▶ [What the exercise asks]:
Determine how many lines in the entries below hold "typedef". Respond with that number only.

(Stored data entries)

╔══

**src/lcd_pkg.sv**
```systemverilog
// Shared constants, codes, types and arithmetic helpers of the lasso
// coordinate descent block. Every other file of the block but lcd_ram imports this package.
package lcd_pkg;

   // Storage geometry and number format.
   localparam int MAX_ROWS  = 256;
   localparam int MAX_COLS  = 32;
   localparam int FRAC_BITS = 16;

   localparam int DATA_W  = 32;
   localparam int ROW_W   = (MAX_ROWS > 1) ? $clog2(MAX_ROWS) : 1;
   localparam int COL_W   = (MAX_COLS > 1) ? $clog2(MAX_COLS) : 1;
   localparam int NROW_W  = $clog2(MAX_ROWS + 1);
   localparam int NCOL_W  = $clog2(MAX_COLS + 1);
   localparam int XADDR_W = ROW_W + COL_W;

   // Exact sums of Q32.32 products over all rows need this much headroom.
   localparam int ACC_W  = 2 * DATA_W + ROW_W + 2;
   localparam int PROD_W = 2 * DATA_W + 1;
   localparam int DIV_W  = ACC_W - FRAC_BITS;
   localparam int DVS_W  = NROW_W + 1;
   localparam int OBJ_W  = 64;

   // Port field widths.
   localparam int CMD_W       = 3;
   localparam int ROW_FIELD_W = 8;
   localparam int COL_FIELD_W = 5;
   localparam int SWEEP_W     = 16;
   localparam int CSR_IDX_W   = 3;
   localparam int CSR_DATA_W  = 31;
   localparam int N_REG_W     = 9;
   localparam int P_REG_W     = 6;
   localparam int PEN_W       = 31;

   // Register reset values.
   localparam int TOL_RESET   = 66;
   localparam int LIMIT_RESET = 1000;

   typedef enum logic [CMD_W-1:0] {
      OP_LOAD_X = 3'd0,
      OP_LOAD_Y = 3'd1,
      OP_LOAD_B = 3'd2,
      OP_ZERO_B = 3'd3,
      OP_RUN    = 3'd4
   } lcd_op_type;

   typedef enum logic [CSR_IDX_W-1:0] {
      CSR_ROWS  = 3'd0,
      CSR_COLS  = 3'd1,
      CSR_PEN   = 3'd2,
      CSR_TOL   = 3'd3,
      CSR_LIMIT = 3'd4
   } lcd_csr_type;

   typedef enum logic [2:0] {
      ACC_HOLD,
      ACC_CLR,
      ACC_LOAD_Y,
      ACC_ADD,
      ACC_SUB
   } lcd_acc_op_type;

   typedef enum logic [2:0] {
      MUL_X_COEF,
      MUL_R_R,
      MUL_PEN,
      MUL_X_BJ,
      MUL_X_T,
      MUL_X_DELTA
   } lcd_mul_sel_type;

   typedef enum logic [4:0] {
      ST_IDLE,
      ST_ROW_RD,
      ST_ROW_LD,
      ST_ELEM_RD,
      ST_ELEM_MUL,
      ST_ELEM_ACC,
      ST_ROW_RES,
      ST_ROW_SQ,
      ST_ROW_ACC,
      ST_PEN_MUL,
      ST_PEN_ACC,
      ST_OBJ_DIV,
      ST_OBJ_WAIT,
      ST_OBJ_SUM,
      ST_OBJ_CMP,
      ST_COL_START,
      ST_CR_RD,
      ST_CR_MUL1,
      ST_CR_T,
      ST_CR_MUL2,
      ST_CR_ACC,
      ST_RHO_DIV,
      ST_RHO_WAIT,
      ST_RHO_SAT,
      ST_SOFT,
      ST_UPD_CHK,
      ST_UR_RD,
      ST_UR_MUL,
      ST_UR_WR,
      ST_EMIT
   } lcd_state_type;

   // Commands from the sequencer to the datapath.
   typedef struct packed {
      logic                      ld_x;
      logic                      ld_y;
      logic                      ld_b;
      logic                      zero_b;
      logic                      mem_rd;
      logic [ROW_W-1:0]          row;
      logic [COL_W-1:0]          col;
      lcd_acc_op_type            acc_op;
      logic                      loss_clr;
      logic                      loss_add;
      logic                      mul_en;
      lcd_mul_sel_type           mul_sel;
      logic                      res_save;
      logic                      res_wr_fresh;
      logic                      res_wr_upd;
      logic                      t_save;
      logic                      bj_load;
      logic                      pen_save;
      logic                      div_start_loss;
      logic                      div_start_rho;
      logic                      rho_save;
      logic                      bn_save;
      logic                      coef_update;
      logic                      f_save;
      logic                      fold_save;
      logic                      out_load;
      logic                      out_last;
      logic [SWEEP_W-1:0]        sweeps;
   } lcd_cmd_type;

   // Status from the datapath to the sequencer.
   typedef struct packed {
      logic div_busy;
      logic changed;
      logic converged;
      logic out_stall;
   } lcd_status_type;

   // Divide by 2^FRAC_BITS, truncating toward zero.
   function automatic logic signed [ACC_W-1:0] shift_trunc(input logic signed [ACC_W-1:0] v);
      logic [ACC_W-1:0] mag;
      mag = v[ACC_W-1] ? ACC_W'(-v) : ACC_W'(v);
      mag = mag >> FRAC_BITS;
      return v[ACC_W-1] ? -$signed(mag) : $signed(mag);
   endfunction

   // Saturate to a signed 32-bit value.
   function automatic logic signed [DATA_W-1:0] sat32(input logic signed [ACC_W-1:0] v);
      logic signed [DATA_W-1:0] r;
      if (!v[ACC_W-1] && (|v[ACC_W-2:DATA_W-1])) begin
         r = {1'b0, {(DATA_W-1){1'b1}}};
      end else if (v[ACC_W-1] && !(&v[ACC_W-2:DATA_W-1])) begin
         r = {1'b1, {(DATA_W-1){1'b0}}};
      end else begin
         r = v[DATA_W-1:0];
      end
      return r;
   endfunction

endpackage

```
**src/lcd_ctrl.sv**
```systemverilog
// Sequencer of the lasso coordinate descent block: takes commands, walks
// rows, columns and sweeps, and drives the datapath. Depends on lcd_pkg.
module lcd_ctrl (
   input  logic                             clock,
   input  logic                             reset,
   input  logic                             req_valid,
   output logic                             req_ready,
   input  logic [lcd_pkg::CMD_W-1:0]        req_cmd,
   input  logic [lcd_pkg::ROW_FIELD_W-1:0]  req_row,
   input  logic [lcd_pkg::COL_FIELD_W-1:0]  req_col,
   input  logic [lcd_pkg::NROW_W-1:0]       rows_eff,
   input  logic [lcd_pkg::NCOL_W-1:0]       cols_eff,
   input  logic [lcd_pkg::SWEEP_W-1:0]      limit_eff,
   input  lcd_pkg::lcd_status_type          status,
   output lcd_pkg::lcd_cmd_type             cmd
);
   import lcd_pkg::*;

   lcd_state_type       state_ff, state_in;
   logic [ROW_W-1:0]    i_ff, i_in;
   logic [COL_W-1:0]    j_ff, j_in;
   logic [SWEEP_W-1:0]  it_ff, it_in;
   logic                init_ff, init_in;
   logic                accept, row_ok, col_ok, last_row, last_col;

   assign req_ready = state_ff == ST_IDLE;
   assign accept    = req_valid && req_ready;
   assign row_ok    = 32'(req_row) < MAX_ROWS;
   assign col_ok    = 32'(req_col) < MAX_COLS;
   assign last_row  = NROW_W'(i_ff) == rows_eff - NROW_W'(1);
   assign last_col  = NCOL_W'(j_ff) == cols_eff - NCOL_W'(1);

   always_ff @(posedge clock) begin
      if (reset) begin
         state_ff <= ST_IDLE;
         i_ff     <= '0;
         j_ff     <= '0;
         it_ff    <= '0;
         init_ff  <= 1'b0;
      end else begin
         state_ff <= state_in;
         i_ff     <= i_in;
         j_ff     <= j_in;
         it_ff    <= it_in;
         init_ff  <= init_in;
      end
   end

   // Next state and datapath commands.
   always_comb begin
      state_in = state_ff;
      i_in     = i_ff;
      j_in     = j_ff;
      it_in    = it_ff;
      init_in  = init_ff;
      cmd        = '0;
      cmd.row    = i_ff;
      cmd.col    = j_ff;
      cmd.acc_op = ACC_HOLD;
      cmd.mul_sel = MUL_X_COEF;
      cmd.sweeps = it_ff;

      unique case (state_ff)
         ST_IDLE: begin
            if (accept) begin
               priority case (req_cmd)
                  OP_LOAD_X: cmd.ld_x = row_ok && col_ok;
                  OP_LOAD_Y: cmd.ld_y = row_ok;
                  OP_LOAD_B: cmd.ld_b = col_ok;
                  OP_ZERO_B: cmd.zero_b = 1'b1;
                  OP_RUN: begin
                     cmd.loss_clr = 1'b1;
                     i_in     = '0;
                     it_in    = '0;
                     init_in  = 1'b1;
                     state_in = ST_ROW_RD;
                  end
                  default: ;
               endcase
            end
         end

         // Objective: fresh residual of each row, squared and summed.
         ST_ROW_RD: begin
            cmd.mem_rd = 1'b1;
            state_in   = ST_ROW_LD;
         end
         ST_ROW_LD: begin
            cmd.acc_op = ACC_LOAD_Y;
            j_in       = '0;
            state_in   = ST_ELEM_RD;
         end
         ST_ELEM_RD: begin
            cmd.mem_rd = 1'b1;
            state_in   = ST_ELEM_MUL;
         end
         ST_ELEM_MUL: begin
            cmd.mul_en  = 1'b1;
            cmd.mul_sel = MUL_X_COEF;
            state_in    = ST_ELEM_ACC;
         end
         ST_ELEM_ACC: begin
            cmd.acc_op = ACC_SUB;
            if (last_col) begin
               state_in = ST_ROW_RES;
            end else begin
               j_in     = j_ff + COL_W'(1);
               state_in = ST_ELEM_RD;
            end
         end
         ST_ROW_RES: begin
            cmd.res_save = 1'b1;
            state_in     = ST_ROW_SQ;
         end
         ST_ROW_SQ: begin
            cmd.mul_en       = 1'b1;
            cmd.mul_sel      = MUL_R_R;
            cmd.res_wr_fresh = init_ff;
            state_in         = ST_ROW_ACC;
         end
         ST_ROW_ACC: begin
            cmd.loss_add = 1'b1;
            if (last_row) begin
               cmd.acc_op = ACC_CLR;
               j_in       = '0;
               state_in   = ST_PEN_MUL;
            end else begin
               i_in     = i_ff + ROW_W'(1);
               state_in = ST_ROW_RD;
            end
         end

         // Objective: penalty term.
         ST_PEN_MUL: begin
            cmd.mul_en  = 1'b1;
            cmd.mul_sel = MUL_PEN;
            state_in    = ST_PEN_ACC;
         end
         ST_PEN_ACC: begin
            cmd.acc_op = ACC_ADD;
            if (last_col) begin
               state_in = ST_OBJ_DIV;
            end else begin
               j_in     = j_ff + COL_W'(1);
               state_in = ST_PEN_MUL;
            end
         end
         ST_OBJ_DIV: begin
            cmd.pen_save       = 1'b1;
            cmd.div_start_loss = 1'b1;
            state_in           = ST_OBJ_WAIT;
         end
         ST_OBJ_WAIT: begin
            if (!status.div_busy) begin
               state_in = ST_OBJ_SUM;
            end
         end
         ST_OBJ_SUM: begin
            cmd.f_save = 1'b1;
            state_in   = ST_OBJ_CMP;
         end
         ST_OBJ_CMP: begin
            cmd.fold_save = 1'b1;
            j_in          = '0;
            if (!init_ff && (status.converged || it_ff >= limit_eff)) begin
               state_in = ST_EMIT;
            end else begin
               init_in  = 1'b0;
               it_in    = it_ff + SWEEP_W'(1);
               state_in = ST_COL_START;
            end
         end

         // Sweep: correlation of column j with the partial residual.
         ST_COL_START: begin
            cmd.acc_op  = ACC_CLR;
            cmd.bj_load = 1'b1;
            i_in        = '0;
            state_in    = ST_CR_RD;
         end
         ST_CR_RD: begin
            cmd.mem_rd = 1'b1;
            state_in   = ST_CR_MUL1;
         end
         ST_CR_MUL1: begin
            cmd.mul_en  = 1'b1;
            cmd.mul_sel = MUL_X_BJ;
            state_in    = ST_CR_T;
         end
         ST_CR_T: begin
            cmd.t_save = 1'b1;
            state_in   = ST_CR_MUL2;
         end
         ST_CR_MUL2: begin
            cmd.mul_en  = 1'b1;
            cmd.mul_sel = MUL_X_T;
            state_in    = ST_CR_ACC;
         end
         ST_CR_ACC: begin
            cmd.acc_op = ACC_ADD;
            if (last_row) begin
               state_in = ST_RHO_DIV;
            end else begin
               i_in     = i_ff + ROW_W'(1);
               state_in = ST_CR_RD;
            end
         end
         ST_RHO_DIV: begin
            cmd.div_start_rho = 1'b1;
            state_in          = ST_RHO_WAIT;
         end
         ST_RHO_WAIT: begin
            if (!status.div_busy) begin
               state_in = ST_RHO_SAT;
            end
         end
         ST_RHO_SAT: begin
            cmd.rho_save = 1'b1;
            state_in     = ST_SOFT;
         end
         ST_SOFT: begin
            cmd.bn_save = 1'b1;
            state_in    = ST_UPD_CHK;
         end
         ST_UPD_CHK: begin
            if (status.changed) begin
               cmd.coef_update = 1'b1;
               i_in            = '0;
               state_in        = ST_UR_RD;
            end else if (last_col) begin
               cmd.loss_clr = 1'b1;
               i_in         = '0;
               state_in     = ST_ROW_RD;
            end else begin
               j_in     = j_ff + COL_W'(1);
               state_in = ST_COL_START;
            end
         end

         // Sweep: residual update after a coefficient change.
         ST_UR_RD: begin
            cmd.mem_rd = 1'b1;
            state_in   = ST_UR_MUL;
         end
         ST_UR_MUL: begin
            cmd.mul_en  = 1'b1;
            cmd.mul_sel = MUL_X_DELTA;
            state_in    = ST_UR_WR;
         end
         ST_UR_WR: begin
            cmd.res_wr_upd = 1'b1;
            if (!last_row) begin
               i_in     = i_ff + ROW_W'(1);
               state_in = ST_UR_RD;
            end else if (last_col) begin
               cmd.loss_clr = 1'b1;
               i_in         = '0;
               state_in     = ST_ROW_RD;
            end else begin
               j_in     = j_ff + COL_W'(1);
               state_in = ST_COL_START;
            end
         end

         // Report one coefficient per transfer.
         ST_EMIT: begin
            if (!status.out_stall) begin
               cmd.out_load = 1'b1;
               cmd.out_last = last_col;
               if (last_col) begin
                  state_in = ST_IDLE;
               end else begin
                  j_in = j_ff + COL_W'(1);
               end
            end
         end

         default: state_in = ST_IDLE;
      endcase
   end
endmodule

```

╚══

▶ [Finished exercise]:
7